Testing Drug Release
As a first approximation, drug delivery into 37°C distilled water was measured using UV/visual spectrophotometry. The new conditioner was found to release drug more slowly than the drug-loaded commercial material. However, what needed to be determined was whether the amount released was sufficient to kill C, albicans.
Simple experiments showed that the drug-carrying conditioners (based on both the new conditioner and the commercial conditioner) killed the entire population of a C. albicans suspension (106 cells/ml) in less than an hour. This indicated that the methodology worked.

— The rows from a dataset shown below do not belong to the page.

===== src/rtl/mul_arb_pkg.sv =====
// mul_arb_pkg
// Shared definitions for the multiplier arbiter slice: FSM state
// encoding, default operand width / requester count, and the width of
// the optional watchdog counter.
package mul_arb_pkg;

  typedef enum logic [1:0] {
    IDLE  = 2'b00,
    ISSUE = 2'b01,
    WAIT  = 2'b10,
    RESP  = 2'b11
  } state_t;

  localparam int DEF_W = 8;
  localparam int DEF_N = 4;

  // Watchdog counter width, wide enough for the default limit of 1023.
  localparam int TO_CNT_W = 10;

endpackage


===== src/rtl/rr_pick.sv =====
// rr_pick
// Combinational rotating-priority encoder. Searches req starting at
// ptr, then ptr+1, ... wrapping modulo N, and returns the first set
// index.
// Ports:
//   req   in   N      request vector
//   ptr   in   IW     search start position (0..N-1)
//   grant out  IW     index of the first set bit at or after ptr
//   any   out  1      at least one request is set
module rr_pick
  import mul_arb_pkg::*;
#(
  parameter int N = DEF_N
) (
  input  logic [N-1:0]         req,
  input  logic [$clog2(N)-1:0] ptr,
  output logic [$clog2(N)-1:0] grant,
  output logic                 any
);

  localparam int IW = $clog2(N);
  localparam int SW = IW + 1;

  // rot[k] is the request at position (ptr + k) mod N.
  logic [N-1:0]  rot;
  logic [IW-1:0] rot_idx [N];

  for (genvar gi = 0; gi < N; gi++) begin : g_rot
    logic [SW-1:0] sum;
    assign sum         = {1'b0, ptr} + SW'(gi);
    assign rot_idx[gi] = (sum >= SW'(N)) ? IW'(sum - SW'(N)) : sum[IW-1:0];
    assign rot[gi]     = req[rot_idx[gi]];
  end

  // Walk from the far end so the lowest rotated offset wins.
  always_comb begin
    any   = 1'b0;
    grant = ptr;
    for (int k = N - 1; k >= 0; k--) begin
      if (rot[k]) begin
        any   = 1'b1;
        grant = rot_idx[k];
      end
    end
  end

endmodule


===== src/rtl/mul_arbiter.sv =====
// mul_arbiter
// Shares one repeated-addition multiplier among N requesters with
// round-robin arbitration. Operands of the winner are latched and
// presented to the multiplier, start is pulsed for one cycle, and the
// product is returned with a one-cycle one-hot ack. Requests with a
// zero operand are answered directly without starting the multiplier.
// Optional watchdog: define MUL_ARB_TIMEOUT_EN to bound the wait for
// mul_done to TIMEOUT_CYCLES; the job then completes with err=1.
// Ports:
//   clk        in   1     clock, rising edge
//   rst        in   1     synchronous, active-low reset
//   req        in   N     request levels (sampled only in IDLE)
//   a_in/b_in  in   N*W   operands, requester i at [i*W +: W]
//   ack        out  N     one-hot completion pulse
//   result     out  2W    product, valid while ack != 0
//   err        out  1     watchdog expired (valid with ack)
//   busy       out  1     FSM not in IDLE
//   mul_start  out  1     multiplier start pulse
//   mul_a/b    out  W     registered operands to the multiplier
//   mul_done   in   1     multiplier finished
//   mul_result in   2W    multiplier product, valid with mul_done
module mul_arbiter
  import mul_arb_pkg::*;
#(
  parameter int N              = DEF_N,
  parameter int W              = DEF_W,
  parameter int TIMEOUT_CYCLES = 1023
) (
  input  logic           clk,
  input  logic           rst,
  input  logic [N-1:0]   req,
  input  logic [N*W-1:0] a_in,
  input  logic [N*W-1:0] b_in,
  output logic [N-1:0]   ack,
  output logic [2*W-1:0] result,
  output logic           err,
  output logic           busy,
  output logic           mul_start,
  output logic [W-1:0]   mul_a,
  output logic [W-1:0]   mul_b,
  input  logic           mul_done,
  input  logic [2*W-1:0] mul_result
);

  localparam int IW = $clog2(N);

  state_t          state_reg, state_next;
  logic [IW-1:0]   ptr_reg, ptr_next;
  logic [IW-1:0]   grant_reg, grant_next;
  logic [W-1:0]    mul_a_reg, mul_a_next;
  logic [W-1:0]    mul_b_reg, mul_b_next;
  logic [2*W-1:0]  result_reg, result_next;
  logic            err_reg, err_next;

  logic [IW-1:0]   pick_idx;
  logic            pick_any;
  logic [W-1:0]    pick_a, pick_b;
  logic            timeout;

  rr_pick #(.N(N)) u_pick (
    .req   (req),
    .ptr   (ptr_reg),
    .grant (pick_idx),
    .any   (pick_any)
  );

  assign pick_a = a_in[pick_idx*W +: W];
  assign pick_b = b_in[pick_idx*W +: W];

  // A limit outside the counter range cannot be reached; this block only
  // exists when that is the case, making the misconfiguration visible.
  if (TIMEOUT_CYCLES < 1 || TIMEOUT_CYCLES > (1 << TO_CNT_W) - 1) begin : g_timeout_out_of_range
  end

`ifdef MUL_ARB_TIMEOUT_EN
  // Counter is 0 in the first WAIT cycle; the job times out at the end
  // of the TIMEOUT_CYCLES-th WAIT cycle unless mul_done arrives then.
  localparam logic [TO_CNT_W-1:0] TO_LAST = TO_CNT_W'(TIMEOUT_CYCLES - 1);
  logic [TO_CNT_W-1:0] cnt_reg, cnt_next;
  assign timeout = (cnt_reg == TO_LAST);
`else
  assign timeout = 1'b0;
`endif

  always_comb begin
    state_next  = state_reg;
    ptr_next    = ptr_reg;
    grant_next  = grant_reg;
    mul_a_next  = mul_a_reg;
    mul_b_next  = mul_b_reg;
    result_next = result_reg;
    err_next    = err_reg;
`ifdef MUL_ARB_TIMEOUT_EN
    cnt_next    = cnt_reg;
`endif
    case (state_reg)
      IDLE: begin
        if (pick_any) begin
          grant_next = pick_idx;
          mul_a_next = pick_a;
          mul_b_next = pick_b;
          ptr_next   = (pick_idx == IW'(N - 1)) ? '0 : pick_idx + IW'(1);
          err_next   = 1'b0;
          if (pick_a == '0 || pick_b == '0) begin
            result_next = '0;
            state_next  = RESP;
          end else begin
            state_next  = ISSUE;
          end
        end
      end
      ISSUE: begin
`ifdef MUL_ARB_TIMEOUT_EN
        cnt_next   = '0;
`endif
        state_next = WAIT;
      end
      WAIT: begin
`ifdef MUL_ARB_TIMEOUT_EN
        cnt_next = cnt_reg + TO_CNT_W'(1);
`endif
        // A done coinciding with the timeout takes priority.
        if (mul_done) begin
          result_next = mul_result;
          state_next  = RESP;
        end else if (timeout) begin
          result_next = '0;
          err_next    = 1'b1;
          state_next  = RESP;
        end
      end
      RESP: begin
        state_next = IDLE;
      end
      default: begin
        state_next = IDLE;
      end
    endcase
  end

  always_ff @(posedge clk) begin
    if (!rst) begin
      state_reg  <= IDLE;
      ptr_reg    <= '0;
      grant_reg  <= '0;
      mul_a_reg  <= '0;
      mul_b_reg  <= '0;
      result_reg <= '0;
      err_reg    <= 1'b0;
`ifdef MUL_ARB_TIMEOUT_EN
      cnt_reg    <= '0;
`endif
    end else begin
      state_reg  <= state_next;
      ptr_reg    <= ptr_next;
      grant_reg  <= grant_next;
      mul_a_reg  <= mul_a_next;
      mul_b_reg  <= mul_b_next;
      result_reg <= result_next;
      err_reg    <= err_next;
`ifdef MUL_ARB_TIMEOUT_EN
      cnt_reg    <= cnt_next;
`endif
    end
  end

  always_comb begin
    ack = '0;
    if (state_reg == RESP) begin
      ack[grant_reg] = 1'b1;
    end
  end

  assign result    = result_reg;
  assign err       = err_reg;
  assign busy      = (state_reg != IDLE);
  assign mul_start = (state_reg == ISSUE);
  assign mul_a     = mul_a_reg;
  assign mul_b     = mul_b_reg;

endmodule


===== config.mk =====
export PLATFORM = sky130hd
export DESIGN_NAME = mul_arbiter
export DESIGN_NICKNAME = d
export VERILOG_FILES = /design/src/rtl/mul_arb_pkg.sv /design/src/rtl/rr_pick.sv /design/src/rtl/mul_arbiter.sv
export SDC_FILE = /design/constraint.sdc
export NUM_CORES = 1
export LEC_CHECK = 0
export CAP_MARGIN = 0
export CORE_MARGIN = 1.5
export CORE_UTILIZATION = 43
export DETAILED_ROUTE_END_ITERATION = 6
export HOLD_SLACK_MARGIN = 0.06
export PLACE_DENSITY_LB_ADDON = 0.12
export SLEW_MARGIN = 40
export SYNTH_ARGS = -nofsm -noshare
export SYNTH_HDL_FRONTEND = slang
export SYNTH_HIERARCHICAL = 1
export SYNTH_SLANG_ARGS = --single-unit

===== constraint.sdc =====
create_clock -name clk -period 4.75 [get_ports clk]
set_input_delay 1.1875 -clock clk [delete_from_list [all_inputs] [get_ports clk]]
set_output_delay 1.1875 -clock clk [all_outputs]
set_load 0.01 [all_outputs]

==> results.yml <==
status:
  status: "complete, no violations"
timing:
  setup_tns_ns: 0
  hold_slack_ns: 0.465
  hold_violations: 0
  rsz0062_at_grt: "no"
  min_period_ns: 4.36
  fin_skew_ns: 0.00480
  slew_violations: 0
  slew_headroom_pct: 49.9
  worstMarginPinSlew_ns: 0.748
  finalSetupViolCount: 0
  post-route-period-util_pct: 91.7
  clock.fmax_mhz: 229
layout:
  multi_input_comb_area_um2: 1890
  antenna_cells: 0
  finish.utilization_pct: 65.3
  n_fill_cell: 536
  final_nets: 508
  area.growth.synth_to_final_pct: 46.5
  seq_area_um2: 761
  stdcell_area_um2: 4170
  largest_register_ffs: 16
  drive_above_1_share_pct: 14.9
worst_hold_path:
  hold_start: "mul_b[2]"
  hold_class: "register to register"
  hold_end: "mul_b[2]"
  whs_path_depth: 2
flow_run:
  drv_cap: 0
clock_network:
  cts_sinks: 38
  postCtsSetupBuffers: 0
  numCtsBuffers: 5
  clkTransAtPathRegs_ns: 0.08
  holdBufCountCts: 0
  post_cts_resized: 0
  cts.root.buffer_cell: "clkbuf_8"
  clock_path_buffers: 2
  clock_latency_ns: 0.29
  cts_tree: "yes"
  htree_levels: 2
synth:
  avgSynthCellArea_um2: 9.12
  synth-warning-count: 6
  yosys.area.top_type_share_pct: 26.7
  synthesis.instances: 312
  ys_seq_elements: 38
  synth.distinct_cells: 38
  yosysTopAreaCell: "dfxtp_1"
  synthesis.nets: 405
  async_flop_share_pct: 0
  ys_seq_area_share_pct: 26.7
  yosys-top-cells-area: "dfxtp_1, nand2_1, mux4_1"
  synth-main-ff-cell: "dfxtp_1"
  mappedNetlistArea_um2: 2850
  synth-edff-count: 0
global_routing:
  grt_max_degree: 72
  grtUsageTotal_pct: 23.2
  grt_pass1_vias: 2811
  use_met2_pct: 39.1
  antenna_found_initial: 0
  grtUsageMet1_pct: 29.4
  busiest_layer: "met2"
  met3_usage_pct: 5.60
  grt_overflow: 0
  grt_pass1_wl_um: 13600
setup_path:
  ff2ff_setup_slack_ns: 1.40
  slowest_delay_ns: 0.67
  r2r_end: "result[0]"
  cp.required_ns: 4.96
  arrival_ns: 4.57
  r2r_start: "ptr_reg[0]"
  critPathKind: "input pin to register"
  path_cells: "clkdlybuf4s50_1 > nor2_1 > a2bb2oi_1 > o221a_2 > buf_4 > mux4_1 > or4_4 > o22a_4 > o211ai_1"
  end_kind: "register"
  crit_fanout: 18
  r2r_cells: 8
  cpMaxStageDelayCell: "or4_4"
  crit_path_start_kind: "input pin"
place:
  placed_cell_area_um2: 4060
  hpwl_um: 5840
  gp_congestion: 0.769
  numPortBuffers: 124
die:
  fp.dieW_um: 84.4
  start_util_pct: 44.6
  row_count: 29
  fp.dieArea_um2: 7120
  fp.coreArea_um2: 6390
  io-pin-count: 126
  die_h_um: 84.4
power_and_ir_drop:
  leakagePower_nw: 1.51
  ir_worst_vdd_uv: 401
  power.density_nw_per_um2: 444
route:
  firstDrtPassIters: 4
  ant_nets: 0
  postRouteWirelength_um: 8110
  vias: 2868
  post-route-drc-count: 0
  dr.first_iter.drc_count: 141
  viasPerCell: 5.82
  routedWlPerCell_um: 16.4
-- worst max-delay path: cells and delay by family --
kind	cells	cell delay, ns
simple gates	2	0.83
compound gates	4	1.21
mux	1	0.60
buf+inv	2	0.72
-- power breakdown --
group | total (mW) | switching, mW | leakage (nW) | internal, mW
combinational | 1.10 | 0.585 | 1.14 | 0.515
sequential | 0.476 | 0.0638 | 0.311 | 0.412
clock | 0.275 | 0.120 | 0.0579 | 0.155
total | 1.85 | 0.769 | 1.51 | 1.08
-- worst max-delay path by stage --
stage,slack [ns],end,start,cells after the start
floorplan,0.64,result[10],req[0],11
global placement,0.17,result[0],req[3],9
detailed placement,0.11,state_reg[1],req[0],9
CTS,0.41,result[0],req[0],9
global route,0.23,result[3],req[3],11
finish,0.39,result[0],req[0],9
-- placed cells by master (no fill, tap or decap), types with 2 or more instances in the layout --
cell type	netlist	routed
nor3_1	3	2
a21boi_0	19	19
and2b_2	2	2
clkbuf_8	0	5
nand4_1	16	16
mux2_2	16	16
and3b_1	2	2
clkinv_2	0	2
ha_1	6	5
clkdlybuf4s50_1	0	123
o221ai_1	16	16
and3_1	17	17
o211ai_2	10	10
or4_1	3	3
nand3_1	16	16
or4_4	2	2
o211ai_1	7	7
nand2_1	58	58
inv_1	4	4
buf_4	1	9
mux4_1	8	8
a21oi_1	2	2
nor2_1	4	4
o21ai_0	4	4
dfxtp_1	38	38
mux4_2	8	8
nor2b_1	4	3
-- kinds of logic after synthesis --
kind of cell             count (synthesis)  synth area share [%]
AO/OA/AOI/OAI                           64                  19.9
adder cells (fa/ha/maj)                  6                  2.64
buffers and inverters                   41                  7.38
flip-flops                              38                  26.7
multiplexers                            32                  20.0
other                                    1                 0.132
AND/OR/NAND/NOR                        130                  23.2
-- layout make-up --
cell class | instances | area share (%)
sequential | 38 | 18.2
inverter | 4 | 0.360
multi-input combinational | 233 | 45.2
clock inverter | 3 | 0.960
timing repair buffer | 133 | 31.3
tap | 77 | 2.31
clock buffer | 5 | 1.65
-- per-layer routing --
metal / routed length [um] / vias to the layer above
met2: 3950 / 101
met3: 506 / 16
li1: - / 1385
met5: 0 / -
met1: 3480 / 1366
met4: 167 / 0
-- per-stage QoR --
step | cells | total power, mW | worst slack, ns
after global placement | 485 | 1.56 | 0.174
after CTS | 493 | 1.86 | 0.414
after floorplan | 312 | 1.19 | 0.640
after detailed placement | 485 | 1.59 | 0.113
final | 493 | 1.85 | 0.392
after global routing | 493 | 1.98 | 0.233
-- synth_stat cells (4+ instances only) --
library cell,number
nand3_1,16
nand2_1,58
buf_2,5
and3_1,17
ha_1,6
o221ai_1,16
clkbuf_1,26
mux4_2,8
inv_1,4
mux4_1,8
o211ai_1,7
dfxtp_1,38
nand4_1,16
buf_6,4
nor2_1,4
o21ai_0,4
o211ai_2,10
nor2b_1,4
mux2_2,16
a21boi_0,19
Power figures use the tool's default switching activity.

It was also important to find out if these materials would still be effective after a period of use. This was determined by performing the same test after storing the samples in solution for a week. This time, the experimental conditioner achieved a 100% kill in four hours, while the commercial material took 46 hours. The commercial conditioner, it appeared, had leached so much of the drug in the first week, that its efficacy during the second week was compromised.

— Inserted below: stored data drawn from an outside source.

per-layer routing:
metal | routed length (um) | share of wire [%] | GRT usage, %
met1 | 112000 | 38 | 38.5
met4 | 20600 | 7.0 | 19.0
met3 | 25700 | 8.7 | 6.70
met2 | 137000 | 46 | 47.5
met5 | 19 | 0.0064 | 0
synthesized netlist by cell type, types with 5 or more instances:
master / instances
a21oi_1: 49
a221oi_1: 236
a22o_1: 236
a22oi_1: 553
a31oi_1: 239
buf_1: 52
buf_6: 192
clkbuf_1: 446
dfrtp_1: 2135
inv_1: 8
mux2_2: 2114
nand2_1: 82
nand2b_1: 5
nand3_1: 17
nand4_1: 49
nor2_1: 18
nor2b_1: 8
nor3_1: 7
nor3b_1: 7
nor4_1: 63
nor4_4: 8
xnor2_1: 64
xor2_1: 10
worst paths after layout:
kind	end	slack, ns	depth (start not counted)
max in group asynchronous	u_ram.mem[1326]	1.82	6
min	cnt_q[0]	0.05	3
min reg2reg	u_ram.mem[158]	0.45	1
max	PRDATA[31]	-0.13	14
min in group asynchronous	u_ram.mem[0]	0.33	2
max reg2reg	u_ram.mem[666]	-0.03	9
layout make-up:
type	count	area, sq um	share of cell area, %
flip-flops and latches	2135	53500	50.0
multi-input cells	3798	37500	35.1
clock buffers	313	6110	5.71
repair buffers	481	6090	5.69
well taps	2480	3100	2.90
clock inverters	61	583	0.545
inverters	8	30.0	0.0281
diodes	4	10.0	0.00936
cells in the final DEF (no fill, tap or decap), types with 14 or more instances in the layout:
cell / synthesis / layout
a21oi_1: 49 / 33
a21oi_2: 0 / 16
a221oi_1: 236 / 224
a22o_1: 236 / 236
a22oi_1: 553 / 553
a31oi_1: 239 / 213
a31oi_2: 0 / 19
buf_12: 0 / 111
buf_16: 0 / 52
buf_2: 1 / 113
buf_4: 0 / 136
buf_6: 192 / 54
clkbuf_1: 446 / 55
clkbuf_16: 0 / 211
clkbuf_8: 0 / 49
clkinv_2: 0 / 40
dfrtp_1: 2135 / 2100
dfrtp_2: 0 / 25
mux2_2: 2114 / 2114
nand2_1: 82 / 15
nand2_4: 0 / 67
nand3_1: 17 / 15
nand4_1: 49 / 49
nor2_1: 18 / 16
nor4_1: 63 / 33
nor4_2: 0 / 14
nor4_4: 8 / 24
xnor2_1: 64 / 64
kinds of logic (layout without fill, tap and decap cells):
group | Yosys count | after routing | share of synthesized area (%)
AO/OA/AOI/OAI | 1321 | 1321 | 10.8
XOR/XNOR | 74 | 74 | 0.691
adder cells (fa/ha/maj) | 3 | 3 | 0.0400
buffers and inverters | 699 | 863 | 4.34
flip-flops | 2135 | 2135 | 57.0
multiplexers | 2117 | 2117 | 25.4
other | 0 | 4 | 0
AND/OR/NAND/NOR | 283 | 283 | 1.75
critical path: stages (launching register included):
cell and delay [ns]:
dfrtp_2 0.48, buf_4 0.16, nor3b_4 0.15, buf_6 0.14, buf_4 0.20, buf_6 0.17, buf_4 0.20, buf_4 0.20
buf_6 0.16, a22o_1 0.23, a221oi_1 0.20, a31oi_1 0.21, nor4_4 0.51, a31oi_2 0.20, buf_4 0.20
==> src/rtl/phy_rx_pkg.sv <==
// Shared symbols, lane FSM encoding and word-assembly helper for the multilane PHY receiver.
package phy_rx_pkg;

    localparam logic [7:0] COM_SYM_DEF = 8'hBC;
    localparam logic [7:0] IDL_SYM_DEF = 8'h7C;
    localparam int         WORD_BYTES  = 4;

    typedef enum logic [1:0] {
        SEARCH  = 2'd0,
        LOCKING = 2'd1,
        LOCKED  = 2'd2
    } lane_state_t;

    // Byte position 0 is the MSB of the word.
    function automatic logic [31:0] put_byte(input logic [31:0] word,
                                             input logic [1:0]  pos,
                                             input logic [7:0]  b);
        logic [31:0] w;
        w = word;
        case (pos)
            2'd0:    w[31:24] = b;
            2'd1:    w[23:16] = b;
            2'd2:    w[15:8]  = b;
            default: w[7:0]   = b;
        endcase
        return w;
    endfunction

endpackage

From the studies done to date, the new drug delivering tissue conditioner looks promising. With minor changes, the system could also be used in other circumstances. One possibility is to attach an amount of the drug-delivering gel to a tooth. This kind of system could benefit patients such as those undergoing radiotherapy for oral cancers, where a compromised immune system can result in oral infections becoming rife. A tooth-mounted gel could also be used to deliver fluoride. This would modify the surface structure of the teeth and make them more resistant to dental caries, a potential benefit in regions where natural fluoride levels in drinking water are low. Initial tests with fluoride-delivering gels have shown that a single loading of sodium fluoride can be delivered at a sustained rate over many weeks. Another application could be in maxillofacial surgery where tissue conditioner gels are already used as obturators to plug areas where tissue has been removed. A controlled release gel could conceivably deliver antibiotics to the site of surgery and possibly even release growth hormones to aid wound healing.

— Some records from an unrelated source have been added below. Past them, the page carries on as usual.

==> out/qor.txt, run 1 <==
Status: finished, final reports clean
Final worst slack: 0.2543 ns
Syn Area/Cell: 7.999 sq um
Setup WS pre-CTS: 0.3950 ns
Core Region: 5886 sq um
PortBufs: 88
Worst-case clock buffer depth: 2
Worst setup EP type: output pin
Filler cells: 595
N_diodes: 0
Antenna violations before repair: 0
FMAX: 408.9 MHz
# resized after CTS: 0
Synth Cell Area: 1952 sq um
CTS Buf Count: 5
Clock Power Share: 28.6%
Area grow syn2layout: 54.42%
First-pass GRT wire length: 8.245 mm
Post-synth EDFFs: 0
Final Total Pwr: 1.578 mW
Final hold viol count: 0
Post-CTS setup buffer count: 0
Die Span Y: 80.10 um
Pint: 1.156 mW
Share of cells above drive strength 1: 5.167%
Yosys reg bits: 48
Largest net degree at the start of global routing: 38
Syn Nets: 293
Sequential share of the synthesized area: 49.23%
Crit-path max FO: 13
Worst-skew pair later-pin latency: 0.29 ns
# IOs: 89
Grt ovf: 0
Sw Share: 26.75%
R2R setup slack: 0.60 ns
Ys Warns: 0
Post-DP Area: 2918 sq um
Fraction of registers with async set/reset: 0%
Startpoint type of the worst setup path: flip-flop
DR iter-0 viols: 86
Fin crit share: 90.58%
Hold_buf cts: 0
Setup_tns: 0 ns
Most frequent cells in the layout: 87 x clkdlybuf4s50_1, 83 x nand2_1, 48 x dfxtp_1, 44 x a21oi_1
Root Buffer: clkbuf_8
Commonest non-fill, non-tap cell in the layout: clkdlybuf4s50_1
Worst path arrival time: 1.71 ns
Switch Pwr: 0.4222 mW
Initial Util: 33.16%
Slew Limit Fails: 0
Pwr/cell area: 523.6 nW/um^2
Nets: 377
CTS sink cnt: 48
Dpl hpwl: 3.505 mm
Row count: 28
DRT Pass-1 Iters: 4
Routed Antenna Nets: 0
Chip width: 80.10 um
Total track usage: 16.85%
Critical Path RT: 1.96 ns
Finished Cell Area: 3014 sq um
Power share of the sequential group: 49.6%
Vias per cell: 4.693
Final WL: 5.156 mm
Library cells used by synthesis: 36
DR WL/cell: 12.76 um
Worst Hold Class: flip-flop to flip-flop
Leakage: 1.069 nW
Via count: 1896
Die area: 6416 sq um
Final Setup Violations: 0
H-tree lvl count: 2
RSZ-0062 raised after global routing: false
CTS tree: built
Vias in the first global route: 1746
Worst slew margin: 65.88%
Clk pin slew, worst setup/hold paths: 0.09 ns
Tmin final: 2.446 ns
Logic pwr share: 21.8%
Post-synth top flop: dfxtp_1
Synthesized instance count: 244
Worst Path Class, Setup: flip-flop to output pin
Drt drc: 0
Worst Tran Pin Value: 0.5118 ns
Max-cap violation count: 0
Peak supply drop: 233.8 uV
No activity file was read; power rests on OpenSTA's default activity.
### src/rtl/bcd_time_dec.sv
// Combinational one-second decrement of a BCD MM:SS value with borrow, plus zero detects.
module bcd_time_dec
    import microwave_pkg::*;
(
    input  mmss_t cur,
    output mmss_t dec_time,
    output logic  cur_zero,
    output logic  dec_zero
);

    // Seconds are only borrowed from in BCD, so entered values above 59 count down naturally.
    always_comb begin
        dec_time = cur;
        if (cur.sec_ones != 4'd0) begin
            dec_time.sec_ones = cur.sec_ones - 4'd1;
        end else if (cur.sec_tens != 4'd0) begin
            dec_time.sec_tens = cur.sec_tens - 4'd1;
            dec_time.sec_ones = 4'd9;
        end else if ((cur.min_ones != 4'd0) || (cur.min_tens != 4'd0)) begin
            dec_time.sec_tens = 4'd5;
            dec_time.sec_ones = 4'd9;
            if (cur.min_ones != 4'd0) begin
                dec_time.min_ones = cur.min_ones - 4'd1;
            end else begin
                dec_time.min_ones = 4'd9;
                dec_time.min_tens = cur.min_tens - 4'd1;
            end
        end
    end

    assign cur_zero = (cur == TIME_ZERO);
    assign dec_zero = (dec_time == TIME_ZERO);

endmodule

As always, more work needs to be done. How much drug would a conditioner need to hold to clear up a real Candida infection? Will this amount be so low that ethanol can be removed from the system completely, or so high that the constituents won't form a gel? There are indubitably other questions which I’m sure will be pursued in the near future. If the system still looks useful once these points have been addressed, the next step will be a clinical trial.
It seems then that denture wearers are likely to have to wait a little longer before drug-delivering tissue conditioners reach the market. A little too late, of course, for George Washington, but in time for the Clintons and Blairs of this world, should the need arise.